Secure Hash Algorithm (SHA)
The secure hash algorithm takes an input of any length and generates a fixed-length output. This is useful to verify the integrity of data since any changes to the input will affect the output. Firmware updates can then be delivered along with their hash values to a target microcontroller. If the microcontroller calculates a different value for the hash, it knows that there is something wrong with the firmware files and will not write them to memory.
32-bit Cyclic Redundancy Check (CRC32)
Cyclic Redundancy Checks are used to ensure data integrity during transmission, storage, and retrieval. CRC values are computed with the original data and computed again with transmitted or retrieved data. If the two CRC values do not match, the data is corrupt.
A 24-bit CRC animation is shown above since 32-bit is too small to read.
About the Single Mesh Dev Kit
This kit is intended to allow developers to implement secure wireless communication in two-node and multi-node applications across a variety of protocols, including Bluetooth mesh, Zigbee, and Thread.
The Wireless Gecko EFR32 comes on a daughterboard that plugs into a development motherboard. After programming, the Wireless Gecko Radio Board can be separated from the motherboard and powered via an external battery pack.
Silicon Labs Wireless Gecko development board. Image used courtesy of Silicon Labs
This dev kit is a bit different from others that Silicon Labs offers in that it provides an Ethernet-based program/debug channel in addition to a USB debugger.
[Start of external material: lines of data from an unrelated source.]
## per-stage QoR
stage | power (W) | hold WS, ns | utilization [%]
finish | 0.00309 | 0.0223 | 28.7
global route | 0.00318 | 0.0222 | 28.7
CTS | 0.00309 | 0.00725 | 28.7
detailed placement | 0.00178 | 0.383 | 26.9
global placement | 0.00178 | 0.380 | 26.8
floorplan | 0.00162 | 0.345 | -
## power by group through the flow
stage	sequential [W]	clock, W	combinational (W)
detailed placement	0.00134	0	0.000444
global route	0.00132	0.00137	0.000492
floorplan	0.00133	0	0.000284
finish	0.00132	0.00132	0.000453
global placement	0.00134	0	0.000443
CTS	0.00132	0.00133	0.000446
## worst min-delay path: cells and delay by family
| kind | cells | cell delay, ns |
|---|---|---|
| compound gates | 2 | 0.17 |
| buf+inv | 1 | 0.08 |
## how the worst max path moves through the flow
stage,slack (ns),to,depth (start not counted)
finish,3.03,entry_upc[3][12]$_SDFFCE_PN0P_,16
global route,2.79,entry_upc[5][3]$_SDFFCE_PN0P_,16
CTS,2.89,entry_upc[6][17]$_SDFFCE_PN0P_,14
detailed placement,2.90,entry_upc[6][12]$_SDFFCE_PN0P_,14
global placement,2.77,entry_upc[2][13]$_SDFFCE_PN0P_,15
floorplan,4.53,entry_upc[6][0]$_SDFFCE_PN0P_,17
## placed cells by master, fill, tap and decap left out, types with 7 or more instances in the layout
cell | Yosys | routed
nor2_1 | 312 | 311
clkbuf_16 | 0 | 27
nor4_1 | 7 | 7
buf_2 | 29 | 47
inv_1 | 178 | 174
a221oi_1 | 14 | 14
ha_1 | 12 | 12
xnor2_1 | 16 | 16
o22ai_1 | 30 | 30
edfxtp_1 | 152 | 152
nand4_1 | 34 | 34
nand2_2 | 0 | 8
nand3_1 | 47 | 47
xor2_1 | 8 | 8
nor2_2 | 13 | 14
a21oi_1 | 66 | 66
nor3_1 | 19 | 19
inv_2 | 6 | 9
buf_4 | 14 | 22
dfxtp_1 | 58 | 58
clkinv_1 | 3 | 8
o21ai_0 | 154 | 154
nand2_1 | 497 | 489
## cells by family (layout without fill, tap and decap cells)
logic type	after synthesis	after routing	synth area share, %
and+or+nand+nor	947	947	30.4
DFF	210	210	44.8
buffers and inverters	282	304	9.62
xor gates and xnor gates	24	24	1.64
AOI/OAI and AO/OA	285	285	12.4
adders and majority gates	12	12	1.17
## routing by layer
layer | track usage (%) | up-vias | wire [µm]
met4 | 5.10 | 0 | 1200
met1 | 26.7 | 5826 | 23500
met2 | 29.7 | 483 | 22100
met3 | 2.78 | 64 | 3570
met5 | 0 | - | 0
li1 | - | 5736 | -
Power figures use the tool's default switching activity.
This allows users to connect devices far away from the programming computer and stay connected to them with the building’s existing IT infrastructure.
This feature makes the kits suitable for working with wireless interfaces since multiple devices can be connected wirelessly at the limits of their radio range and still communicate all necessary debug information with the programming computer. Silicon Labs has a network of 500 ethernet-linked wireless nodes at its Boston office offices to allow them to test customer code in real-world conditions. They can flash the devices remotely in a matter of minutes, rather than the hours/days it would take if they had to physically touch each device.
The motherboard has multiple power input options, including a mini-USB that allows connection to a computer, portable battery pack, or 5V wall charger. The mainboard also has a display, two user input buttons, two LEDs, two momentary buttons, and a temperature/humidity sensor.
Silicon Labs Wireless Gecko development kit block diagram. Image from the Silicon Labs Getting Started Guide. Click to enlarge.
In essence, the motherboard allows users to program the EFR32xG21 wireless SoC.
There are countless reasons why you should implement proper security on your wireless projects. Manufacturers are increasingly making it easier for engineers to take the proper precautions to keep bad actors out of their microprocessors.
This allows engineers to protect their source-code and intellectual property, verify OTA (over-the-air) updates before installation, ensure untampered data transmissions, and securely communicate with internet-based computers.